Saturday, January 23, 2010

Fossilization

You cannot create literature as a professional writer. You cannot discover breakthrough knowledge as a professional scientist. And you cannot inspire mankind as a professional philosopher.

When we take our most treasured enterprises and transform them into commodities, we destroy all their merit. We now have millions of writers, but no brilliant words. We now have millions of scientists, but no useful insight. We now have millions of philosophers, but no courageous wisdom.

Academia has fossilized humanity's worth.

5 comments:

J said...

I disagree.

Alan Griswold said...

Hi Steve - good to hear from you again. And you certainly have earned this month's brevity award! :-)

I'm sure you have lots of good company in your disagreement, but I can't help but see many parallels between the academic/professional community of the early 21st Century and the medieval church pre Renaissance - once vibrant and useful entities that have grown and coalesced into massive and frozen conventionalities. My hope is that the Internet and other such tools will break the logjam yet once again and humanity can forge new paths forward. We'll see.

Unknown said...

Alan -
Parallels do nothing but form two sides of a ... parallelogram.
Pardon the flimsy analogy, but I am trying to point out that the topics you raise (literature, philosophy, science, academia) cannot possibly be boiled down, put in the palm of one's hand, and hence discarded in a three-paragraph blog post.
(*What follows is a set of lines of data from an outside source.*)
Source: an optimization exercise on an open RTL-to-GDS flow (aim: small area). Production flows keep margins and buffers that such runs may drop.
For this run, only the layout was checked, not whether the RTL still works.
No activity file was given, so power comes from the tool's default toggle rates.

### config.mk
export PLATFORM = sky130hd
export DESIGN_NAME = decode_unit
export DESIGN_NICKNAME = decode_unit
export VERILOG_FILES = /design/flow/design.v
export SDC_FILE = /design/flow/constraint.sdc
export NUM_CORES = 4
export LEC_CHECK = 0
export CAP_MARGIN = 20
export CORE_MARGIN = 2
export CORE_UTILIZATION = 60
export SLEW_MARGIN = 20
export SYNTH_HIERARCHICAL = 1
export SYNTH_MINIMUM_KEEP_SIZE = 0
From an optimization exercise on the open Yosys and OpenROAD flow, aimed at small area; shortcuts taken in it are not production practice. RTL that was checked went through simulation tests only; none was proved equivalent to the original. Power figures rest on the tool's default switching activity, not on a simulated workload.

==> module adxl345_reader, before the edit <==
module adxl345_reader (
    input  logic                  CLK,
    input  logic                  RESET,
    input  adxl_pkg::word_addr_t  raddr,
    output logic [31:0]           rdata,
    input  logic [6:0]            i2c_address,
    input  logic                  interval_enable,
    input  logic [31:0]           interval_cycles,
    input  logic                  single_request,
    output logic                  single_done,
    output adxl_pkg::byte_t       m_axis_tdata,
    output logic [7:0]            m_axis_tuser,
    output logic                  m_axis_tvalid,
    output logic                  m_axis_tlast,
    input  logic                  m_axis_tready,
    input  adxl_pkg::byte_t       s_axis_tdata,
    input  logic                  s_axis_tvalid,
    input  logic                  s_axis_tlast,
    output logic                  s_axis_tready
);
    localparam int NB = 58;
    logic tv, s1, s0;
    logic st_len, st_ptr, st_read, st_rx;
    logic busy, seq_idle, rx_fire;
    assign st_len        = tv & ~s0;
    assign st_ptr        = tv & s0 & ~s1;
    assign st_read       = tv & s1;
    assign st_rx         = ~tv & s1;
    assign busy          = tv | s1 | s0;      
    assign seq_idle      = ~tv & ~s1;         
    assign m_axis_tvalid = tv;
    assign m_axis_tlast  = s0;
    assign m_axis_tdata  = {2'b00, s1, s1, s1, 1'b0, s1, ~s0};
    assign s_axis_tready = st_rx;
    assign rx_fire       = st_rx & s_axis_tvalid;
    logic [19:0] count;
    logic        pending;
    logic        single_q;
    logic        fire;
    logic        rst_q;
    assign fire = !busy && (pending || (interval_enable && (rst_q || count == 20'd0)));
    always_ff @(posedge CLK) begin
        if (RESET) begin
            pending <= 1'b0;
        end else begin
            pending <= single_request | (pending & ~fire);
        end
    end
    always_ff @(posedge CLK) begin
        if (busy || !interval_enable || fire) begin
            count <= interval_cycles[19:0];      
        end else begin
            count <= count - 20'd1;
        end
    end
    always_ff @(posedge CLK) begin
        if (fire) single_q <= pending;
    end
    always_ff @(posedge CLK) begin
        if (RESET) begin
            tv <= 1'b0;
            s1 <= 1'b0;
            s0 <= 1'b0;
        end else begin
            tv <= (seq_idle && s0) | (tv && !(st_read && m_axis_tready));
            s0 <= fire || (tv && (s1 ? !m_axis_tready : (s0 || m_axis_tready)));
            s1 <= (st_ptr && m_axis_tready) | (s1 && !(rx_fire && s_axis_tlast));
        end
    end
    always_ff @(posedge CLK) begin
        single_done <= !RESET && rx_fire && s_axis_tlast && single_q;
    end
    logic [6:0] addr_q;
    always_ff @(posedge CLK) begin
        if (seq_idle) addr_q <= i2c_address;
    end
    assign m_axis_tuser = {addr_q, s1};
    logic [7:0] wd, wd2;
    logic       wr, wr2;
    logic [5:0] wp;        
    logic [5:0] wp_inc;
    assign wp_inc = wp + 6'd1;
    logic [3:0] raddr_q;
    always_ff @(posedge CLK) begin
        wd      <= s_axis_tdata;
        wd2     <= wd;
        wr      <= !RESET && rx_fire;
        wr2     <= wr;
        rst_q   <= RESET;
        raddr_q <= raddr;
        if (st_len)   wp <= '0;
        else if (wr2) wp <= wp_inc;
    end
    logic [5:0] hw;
    always_ff @(posedge CLK) begin
        if (rst_q)                 hw <= '0;
        else if (wr2 && wp == hw)  hw <= wp_inc;
    end
    logic [7:0] mem [NB];
    for (genvar k = 0; k < NB; k++) begin : g_byte
        always_ff @(posedge CLK) begin
            if (wr2 && wp == 6'(k)) mem[k] <= wd2;
        end
    end
    logic [8*NB-1:0] mem_flat;
    for (genvar k = 0; k < NB; k++) begin : g_flat
        assign mem_flat[8*k +: 8] = mem[k];
    end
    adxl_host_read u_host (
        .raddr_q(raddr_q), .hw(hw), .rst_q(rst_q),
        .mem_flat(mem_flat), .rdata(rdata)
    );
endmodule
export LEC_CHECK = 0
export CAP_MARGIN = 20
export CORE_MARGIN = 2
export CORE_UTILIZATION = 55
export PLACE_DENSITY = 0.7
export SLEW_MARGIN = 20
create_clock -name core_clock -period 10.0 [get_ports {CLK}]
standard.sh (not shown) runs the stock make flow with config.mk's settings and CLKGATE_MAP_FILE= SYNTH_SCRIPT=/design/flow/synth_recipe.tcl, a recipe that flattens the netlist after the stock synthesis.
==> flow/flow/run.sh <==
#!/bin/bash
# Layout flow: the standard flow (standard.sh) with
#  - a gate-level read multiplexer and an area-oriented ABC mapping in
#    synthesis (flow/synth.tcl); registers are
#    mapped before ABC, so they are the standard synthesis's, and
#    match_names.py gives them the standard synthesis's instance names;
#  - the smallest buffer on the ports;
#  - a clock tree of small (clkbuf_4) leaf buffers without dummy loads.
set -euo pipefail
W=$(pwd)
R=$W/orfs/results/$FLOW_PLATFORM/adxl345_reader/base
KNOBS=(
  BUFFER_PORTS_ARGS="-buffer_cell sky130_fd_sc_hd__buf_1"
  CTS_ARGS="-sink_clustering_enable -repair_clock_nets -sink_clustering_size 10 -sink_clustering_max_diameter 50 -buf_list sky130_fd_sc_hd__clkbuf_4 -dont_use_dummy_load"
)
# standard synthesis, kept for its register names
bash standard.sh synth > "$W/std_synth.log" 2>&1
cp "$R/1_2_yosys.v" "$W/std_synth.v"
rm -f "$R/1_2_yosys.v" "$R/1_synth.odb" "$R/1_synth.sdc"
# area-oriented synthesis
bash standard.sh SYNTH_SCRIPT="$W/flow/synth.tcl" "${KNOBS[@]}" "$R/1_2_yosys.v" > "$W/area_synth.log" 2>&1
python3 "$W/flow/match_names.py" "$W/std_synth.v" "$R/1_2_yosys.v" > "$W/match_names.log" 2>&1
bash standard.sh SYNTH_SCRIPT="$W/flow/synth.tcl" "${KNOBS[@]}" finish > "$W/standard.log" 2>&1
Other scripts of this flow, unchanged in this note and not shown: flow/flow/gen_rdmux.py, flow/flow/match_names.py, flow/flow/synth.tcl
Edit:
--- a/flow/design.v
+++ b/flow/design.v
@@ -90,17 +90,28 @@
         if (RESET) begin
             pending <= 1'b0;
         end else begin
             pending <= single_request | (pending & ~fire);
         end
     end
+    logic reload;
+    assign reload = busy || !interval_enable || fire;
     always_ff @(posedge CLK) begin
-        if (busy || !interval_enable || fire) begin
-            count <= interval_cycles[19:0];      
+        if (reload) begin
+            count[19:7] <= interval_cycles[19:7];
         end else begin
-            count <= count - 20'd1;
+            count[19:7] <= count[19:7] - 13'(count[6:0] == 7'd0);
+        end
+    end
+    always_ff @(posedge CLK) begin
+        if (st_rx || (!busy && reload)) begin
+            count[6:0] <= interval_cycles[6:0];
+        end else if (!busy) begin
+            count[6:0] <= count[6:0] - 7'd1;
+        end else if (seq_idle) begin
+            count[6:0] <= i2c_address;          
         end
     end
     always_ff @(posedge CLK) begin
         if (fire) single_q <= pending;
     end
     always_ff @(posedge CLK) begin
@@ -114,17 +125,13 @@
             s1 <= (st_ptr && m_axis_tready) | (s1 && !(rx_fire && s_axis_tlast));
         end
     end
     always_ff @(posedge CLK) begin
         single_done <= !RESET && rx_fire && s_axis_tlast && single_q;
     end
-    logic [6:0] addr_q;
-    always_ff @(posedge CLK) begin
-        if (seq_idle) addr_q <= i2c_address;
-    end
-    assign m_axis_tuser = {addr_q, s1};
+    assign m_axis_tuser = {count[6:0], s1};
     logic [7:0] wd, wd2;
     logic       wr, wr2;
     logic [5:0] wp;        
     logic [5:0] wp_inc;
     assign wp_inc = wp + 6'd1;
     logic [3:0] raddr_q;
Outcome:
- The changed run completed with no timing, DRC or antenna violations
- via count barely changes
- non-clock buffer count decreases by 4
- die area is about the same
- global-route usage decreases by 0.12 points
- count of clock-buffer cells in the layout increases by 1
- clock power barely changes
- routed wire length decreases slightly
- maximum frequency decreases by a few percent
- clock skew increases by 24 ps
- worst setup slack got worse by 170 ps
- sequential power is about the same
- sequential share of layout area decreases by 0.25 points
Function not checked in the first run of this note: the RTL went through the layout flow alone.

==> separate check: timing with driven ports <==
No port has a modelled driver above. Below, the same layouts with a new extraction and two added sets of constraints. Step 1 assumes that a clkbuf_16 drives the clock port and a buf_2 every other input. Step 2 also shifts input and output timing later by t, the mid clock arrival at the registers, as if the neighbouring blocks saw the same clock. a / b / c = ideal ports / drivers / drivers and shift; a / b = the first two.
run	shift t [ns]	setup slack, ns	worst setup path after step 2	pins driven straight from the clock port
the first run	0.765	4.673 / 4.630 / 5.395	register to output	1
the second run	0.787	4.505 / 4.457 / 5.245	register to output	1
After both steps setup and hold are still met in every run listed.
What follows belongs to an exercise in optimizing a design on an open flow for small area, a short achievable clock period and few clock cycles; a production flow would make more cautious choices.
RTL that was checked went through simulation tests only; none was proved equivalent to the original.
Only the layout flow was run in runs 2 to 4; the RTL was not checked for function there.
Power figures rest on the tool's default switching activity, not on a simulated workload.

==> flow/design.v <==
package ccfr_pkg;
  localparam logic [15:0] CRC_INIT = 16'hFFFF;
  localparam logic [15:0] CRC_POLY = 16'hA2EB;
  function automatic logic [5:0] kind_len_m1(input logic [2:0] kind);
    logic [5:0] r;
    case (kind)
      3'd0: r = 6'd60;
      3'd1: r = 6'd24;
      3'd2: r = 6'd28;
      3'd3: r = 6'd48;
      3'd4: r = 6'd63;
      3'd5: r = 6'd57;
      3'd6: r = 6'd57;
      default: r = 6'd39;
    endcase
    kind_len_m1 = r;
  endfunction
  function automatic logic [15:0] crc_byte(input logic [15:0] crc, input logic [7:0] b);
    logic [15:0] c;
    c = crc ^ {b, 8'h00};
    for (int k = 0; k < 8; k++) begin
      if (c[15]) c = {c[14:0], 1'b0} ^ CRC_POLY;
      else c = {c[14:0], 1'b0};
    end
    crc_byte = c;
  endfunction
  localparam logic [4:0] M12_DONE_A = 5'd18;
  localparam logic [4:0] M12_DONE_B = 5'd27;
  function automatic logic [4:0] m12_next(input logic [4:0] s, input logic [7:0] b);
    logic [4:0] r;
    r = (b == 8'h43) ? 5'd1 : 5'd0;
    case (s)
      5'd0: begin if (b == 8'h43) r = 5'd1; end
      5'd1: begin if (b == 8'h6F) r = 5'd2; end
      5'd2: begin if (b == 8'h6D) r = 5'd3; end
      5'd3: begin if (b == 8'h6D) r = 5'd4; end
      5'd4: begin if (b == 8'h61) r = 5'd5; end
      5'd5: begin if (b == 8'h6E) r = 5'd6; end
      5'd6: begin if (b == 8'h64) r = 5'd7; end
      5'd7: begin if (b == 8'h20) r = 5'd8; end
      5'd8: begin if (b == 8'h73) r = 5'd9; else if (b == 8'h66) r = 5'd19; end
      5'd9: begin if (b == 8'h75) r = 5'd10; end
      5'd10: begin if (b == 8'h63) r = 5'd11; end
      5'd11: begin if (b == 8'h63) r = 5'd12; end
      5'd12: begin if (b == 8'h65) r = 5'd13; end
      5'd13: begin if (b == 8'h65) r = 5'd14; end
      5'd14: begin if (b == 8'h64) r = 5'd15; end
      5'd15: begin if (b == 8'h2E) r = 5'd16; end
      5'd16: begin if (b == 8'h0D) r = 5'd17; end
      5'd17: begin if (b == 8'h0A) r = 5'd18; end
      5'd19: begin if (b == 8'h61) r = 5'd20; end
      5'd20: begin if (b == 8'h69) r = 5'd21; end
      5'd21: begin if (b == 8'h6C) r = 5'd22; end
      5'd22: begin if (b == 8'h65) r = 5'd23; end
      5'd23: begin if (b == 8'h64) r = 5'd24; end
      5'd24: begin if (b == 8'h2E) r = 5'd25; end
      5'd25: begin if (b == 8'h0D) r = 5'd26; end
      5'd26: begin if (b == 8'h0A) r = 5'd27; end
      default: ;
    endcase
    m12_next = r;
  endfunction
  localparam logic [5:0] M34_DONE_A = 6'd28;
  localparam logic [5:0] M34_DONE_B = 6'd50;
  function automatic logic [5:0] m34_next(input logic [5:0] s, input logic [7:0] b);
    logic [5:0] r;
    r = (b == 8'h54) ? 6'd1 : 6'd0;
    case (s)
      6'd0: begin if (b == 8'h54) r = 6'd1; end
      6'd1: begin if (b == 8'h68) r = 6'd2; end
      6'd2: begin if (b == 8'h69) r = 6'd3; end
      6'd3: begin if (b == 8'h73) r = 6'd4; end
      6'd4: begin if (b == 8'h20) r = 6'd5; end
      6'd5: begin if (b == 8'h63) r = 6'd6; end
      6'd6: begin if (b == 8'h6F) r = 6'd7; end
      6'd7: begin if (b == 8'h6D) r = 6'd8; end
      6'd8: begin if (b == 8'h6D) r = 6'd9; end
      6'd9: begin if (b == 8'h61) r = 6'd10; end
      6'd10: begin if (b == 8'h6E) r = 6'd11; end
      6'd11: begin if (b == 8'h64) r = 6'd12; end
      6'd12: begin if (b == 8'h20) r = 6'd13; end
      6'd13: begin if (b == 8'h69) r = 6'd14; end
      6'd14: begin if (b == 8'h73) r = 6'd15; end
      6'd15: begin if (b == 8'h20) r = 6'd16; end
      6'd16: begin if (b == 8'h65) r = 6'd17; else if (b == 8'h6E) r = 6'd29; end
      6'd17: begin if (b == 8'h72) r = 6'd18; end
      6'd18: begin if (b == 8'h72) r = 6'd19; end
      6'd19: begin if (b == 8'h6F) r = 6'd20; end
      6'd20: begin if (b == 8'h6E) r = 6'd21; end
      6'd21: begin if (b == 8'h65) r = 6'd22; end
      6'd22: begin if (b == 8'h6F) r = 6'd23; end
      6'd23: begin if (b == 8'h75) r = 6'd24; end
      6'd24: begin if (b == 8'h73) r = 6'd25; end
      6'd25: begin if (b == 8'h2E) r = 6'd26; end
      6'd26: begin if (b == 8'h0D) r = 6'd27; end
      6'd27: begin if (b == 8'h0A) r = 6'd28; end
      6'd29: begin if (b == 8'h6F) r = 6'd30; end
      6'd30: begin if (b == 8'h74) r = 6'd31; end
      6'd31: begin if (b == 8'h20) r = 6'd32; end
      6'd32: begin if (b == 8'h69) r = 6'd33; end
      6'd33: begin if (b == 8'h6D) r = 6'd34; end
      6'd34: begin if (b == 8'h70) r = 6'd35; end
      6'd35: begin if (b == 8'h6C) r = 6'd36; end
      6'd36: begin if (b == 8'h65) r = 6'd37; end
      6'd37: begin if (b == 8'h6D) r = 6'd38; end
      6'd38: begin if (b == 8'h65) r = 6'd39; end
      6'd39: begin if (b == 8'h6E) r = 6'd40; end
      6'd40: begin if (b == 8'h74) r = 6'd41; end
      6'd41: begin if (b == 8'h65) r = 6'd42; end
      6'd42: begin if (b == 8'h64) r = 6'd43; end
      6'd43: begin if (b == 8'h20) r = 6'd44; end
      6'd44: begin if (b == 8'h79) r = 6'd45; end
      6'd45: begin if (b == 8'h65) r = 6'd46; end
      6'd46: begin if (b == 8'h74) r = 6'd47; end
      6'd47: begin if (b == 8'h2E) r = 6'd48; end
      6'd48: begin if (b == 8'h0D) r = 6'd49; end
      6'd49: begin if (b == 8'h0A) r = 6'd50; end
      default: ;
    endcase
    m34_next = r;
  endfunction
endpackage
module ccfr_crc (
  input  logic        clk,
  input  logic        init,
  input  logic        step,
  input  logic [7:0]  data,
  output logic [15:0] crc
);
  always_ff @(posedge clk) begin
    if (init) begin
      crc <= ccfr_pkg::CRC_INIT;
    end else if (step) begin
      crc <= ccfr_pkg::crc_byte(crc, data);
    end
  end
endmodule
module ccfr_ram #(
  parameter int WIDTH = 8,
  parameter int DEPTH = 66
) (
  input  logic             clk,
  input  logic             we,
  input  logic [WIDTH-1:0] wdata,
  output logic [WIDTH-1:0] rdata
);
  logic [WIDTH-1:0] ring [DEPTH];
  always_ff @(posedge clk) begin
    ring[0] <= we ? wdata : ring[DEPTH-1];
    for (int i = 1; i < DEPTH; i++) begin
      ring[i] <= ring[i-1];
    end
  end
  assign rdata = ring[DEPTH-2];
endmodule
Background: an optimization exercise with open tools, aiming at small area, a short achievable clock period and few clock cycles per item. Do not read the settings as production practice. In this exercise RTL edits were held to simulation tests only and were not proved equivalent to the original. No activity file was given, so power comes from the tool's default toggle rates.

== rev 12 ==
==> flow/design.v (excerpt) <==
module datapathTop
(
    input  logic                clock,
    input  logic                rstN,
    input  logic                instrValid,
    input  logic [31:0]         instr,
    input  datapathPkg::word_t  inPort,
    output logic                done,
    output datapathPkg::word_t  outPort
);
    datapathPkg::word_t [16-1:0] regValues;
    logic [16-1:0] regValid;
    datapathPkg::word_t   portA;
    datapathPkg::word_t   portB;
    datapathPkg::word_t   aQ;
    datapathPkg::word_t   bQ;
    datapathPkg::word_t   result;
    datapathPkg::regIdx_t ra;
    datapathPkg::regIdx_t selA;
    datapathPkg::regIdx_t selB;
    logic                 isImmIn;
    logic                 isInIn;
    logic                 isSub;
    logic                 isShl;
    logic [6:0]           resSel;
    logic                 writesReg;
    logic                 isOut;
    logic                 isMul;
    logic                 busy;
    logic                 mulFreeNext;
    instrDecode instrDecode_i
    (
        .clock       (clock),
        .rstN        (rstN),
        .instrValid  (instrValid),
        .instr       (instr),
        .busy        (busy),
        .done        (done),
        .mulFreeNext (mulFreeNext),
        .ra          (ra),
        .isImmIn     (isImmIn),
        .isInIn      (isInIn),
        .isSub       (isSub),
        .isShl       (isShl),
        .resSel      (resSel),
        .writesReg   (writesReg),
        .isOut       (isOut),
        .isMul       (isMul),
        .selA        (selA),
        .selB        (selB)
    );
    busMux portA_i (.regValues (regValues), .regValid (regValid), .sel (selA), .off (isInIn), .data (portA));
    busMux portB_i (.regValues (regValues), .regValid (regValid), .sel (selB), .off (isImmIn), .data (portB));
    always_ff @(posedge clock)
    begin
        if (!busy)
        begin
            aQ <= portA | (inPort & {32{isInIn}});
            bQ <= portB | ({{(32 - 19){instr[19-1]}},
                            instr[19-1:0]} & {32{isImmIn}});
        end
    end
    aluExecute aluExecute_i
    (
        .clock       (clock),
        .rstN        (rstN),
        .a           (aQ),
        .b           (bQ),
  ...
==> module aluExecute, before the edit <==
module aluExecute
(
    input  logic                 clock,
    input  logic                 rstN,
    input  datapathPkg::word_t   a,
    input  datapathPkg::word_t   b,
    input  logic                 isSub,
    input  logic                 isShl,
    input  logic [6:0]           resSel,
    input  logic                 mulStart,
    output logic                 mulFreeNext,
    output datapathPkg::word_t   result
);
    datapathPkg::word_t  opB;
    datapathPkg::word_t  sum;
    datapathPkg::word_t  shIn;
    datapathPkg::word_t  shOut;
    datapathPkg::word_t  shRes;
    datapathPkg::word_t  hi;
    datapathPkg::word_t  lo;
    datapathPkg::word_t  loQ;
    assign opB = b;
    assign sum = a + (opB ^ {32{isSub}}) + {{(32-1){1'b0}}, isSub};
    always_comb
    begin
        for (int i = 0; i < 32; i++)
            shIn[i] = isShl ? a[32-1-i] : a[i];
    end
    assign shOut = shIn >> opB[4:0];
    always_comb
    begin
        for (int i = 0; i < 32; i++)
            shRes[i] = isShl ? shOut[32-1-i] : shOut[i];
    end
    assign result = ({32{resSel[0]}} & sum) |
                    ({32{resSel[1]}} & (a & opB)) |
                    ({32{resSel[2]}} & (a | opB)) |
                    ({32{resSel[3]}} & shRes) |
                    ({32{resSel[4]}} & hi) |
                    ({32{resSel[5]}} & lo) |
                    ({32{resSel[6]}} & a);
    logic                 mulRun;
    logic [1:0]           mulCount;
    logic                 hiloValid;
    datapathPkg::word_t   mulA;
    logic [33:0]          hiS;
    logic [33:0]          hiC;
    logic                 hiCarry;
    logic [11:0]          boothQ;
    logic [7:0]           bTop;
    logic                 first;
    logic [11:0]          boothNext;
    localparam logic [31:0] ROW_OFFSETS_NEG = 32'h5555_5556;   
    assign mulFreeNext = !mulRun || (mulCount == 2'd3);
    always_ff @(posedge clock)
    begin
        if (!rstN)
        begin
            mulRun    <= 1'b0;
            hiloValid <= 1'b0;
        end
        else if (mulStart)
        begin
            mulRun    <= 1'b1;
            hiloValid <= 1'b1;
        end
        else if (mulCount == 2'd3)
            mulRun <= 1'b0;
    end
    always_ff @(posedge clock)
    begin
        if (!mulRun)
            mulCount <= 2'd0;
        else
            mulCount <= mulCount + 2'd1;
    end
    always_ff @(posedge clock)
        first <= mulStart;
    function automatic logic [11:0] boothEncode(input logic [8:0] bits);
        logic [11:0] code;
        for (int k = 0; k < 4; k++)
        begin
            code[3*k]   = bits[2*k] ^ bits[2*k+1];
            code[3*k+1] = (bits[2*k+2] & !bits[2*k+1] & !bits[2*k]) |
                          (!bits[2*k+2] & bits[2*k+1] & bits[2*k]);
            code[3*k+2] = bits[2*k+2] & !(bits[2*k+1] & bits[2*k]);
        end
        boothEncode = code;
    endfunction
    assign boothNext = mulStart ? boothEncode({b[7:0], 1'b0}) : boothEncode({loQ[15:8], loQ[7]});
    always_ff @(posedge clock)
    begin
        if (mulStart || mulRun)
            boothQ <= boothNext;
        if (mulStart)
            mulA <= a;
    end
    logic [41:0] rows [4];
    logic [41:0] sA, cA, sB, cB, sD, cD, sF, cF;
    logic [8:0]  lowSum;
    always_comb
    begin
        for (int k = 0; k < 4; k++)
        begin
            logic [33:0] mag;
            logic [33:0] p;
            mag = boothQ[3*k] ? {{2{mulA[31]}}, mulA} :
                  (boothQ[3*k+1] ? {mulA[31], mulA, 1'b0} : 34'd0);
            p   = boothQ[3*k+2] ? ~mag : mag;
            rows[k] = 42'({!p[33], p[32:0]}) << (2*k);
        end
        rows[1][0] = hiCarry & !first;
        rows[2][0] = boothQ[2];
        rows[2][2] = boothQ[5];
        rows[3][4] = boothQ[8];
    end
    assign sA = rows[0] ^ rows[1] ^ rows[2];
    assign cA = ((rows[0] & rows[1]) | (rows[0] & rows[2]) | (rows[1] & rows[2])) << 1;
    logic [41:0] accS;
    logic [41:0] accC;
    assign accS = 42'(hiS & {34{!first}});
    assign accC = 42'(hiC & {34{!first}});
    logic [41:0] nRow;
    logic [41:0] sE, cE;
    assign nRow = {35'd0, boothQ[11], 6'd0};
    assign sE = accS ^ accC ^ nRow;
    assign cE = ((accS & accC) | (accS & nRow) | (accC & nRow)) << 1;
    assign sB = rows[3] ^ sE ^ cE;
    assign cB = ((rows[3] & sE) | (rows[3] & cE) | (sE & cE)) << 1;
    assign sD = sA ^ cA ^ sB;
    assign cD = ((sA & cA) | (sA & sB) | (cA & sB)) << 1;
    assign sF = sD ^ cD ^ cB;
    assign cF = ((sD & cD) | (sD & cB) | (cD & cB)) << 1;
    assign lowSum = {1'b0, sF[7:0]} + {1'b0, cF[7:0]};
    always_ff @(posedge clock)
    begin
        if (mulRun)
        begin
            hiS     <= sF[41:8];
            hiC     <= cF[41:8];
            hiCarry <= lowSum[8];
        end
    end
    always_ff @(posedge clock)
    begin
        if (mulStart)
            bTop <= b[31:24];
        if (mulRun)
            loQ[31:24] <= lowSum[7:0];
        if (mulStart)
            loQ[23:0] <= b[23:0];
        else if (mulRun)
            loQ[23:0] <= {first ? bTop : loQ[31:24], loQ[23:8]};
    end
    logic [31:0] hS;
    logic [31:0] hC;
    assign hS = hiS[31:0] ^ hiC[31:0] ^ ROW_OFFSETS_NEG;
    assign hC = ((hiS[31:0] & hiC[31:0]) | (hiS[31:0] & ROW_OFFSETS_NEG) |
                 (hiC[31:0] & ROW_OFFSETS_NEG)) << 1;
    assign hi = (hS + hC + {31'd0, hiCarry}) & {32{hiloValid}};
    assign lo = loQ & {32{hiloValid}};
endmodule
I think by stating your views in such a way you are implying a sort of resigned ennui about "the state of things", and furthermore you are only stating one aspect of your views to begin with - the one that was most prominent in your mind as you sat down to write. I have read other comments here in which you are quite inspired by a particular piece of science or literature.

But all that aside, you may have accomplished the same literary outcome (am I allowed to call it literature?) by simply saying "I'm grumpy right now" or something to that general effect.

By the way, a monthly brevity award is a bit of an existential oxymoron, wouldn't you agree?

Alan Griswold said...

I guess you are right about the brevity award, an award that can achieve its ultimate fulfillment only by disappearing!

Unknown said...

Hey, maybe we can call it the "Soul of Wit award" :)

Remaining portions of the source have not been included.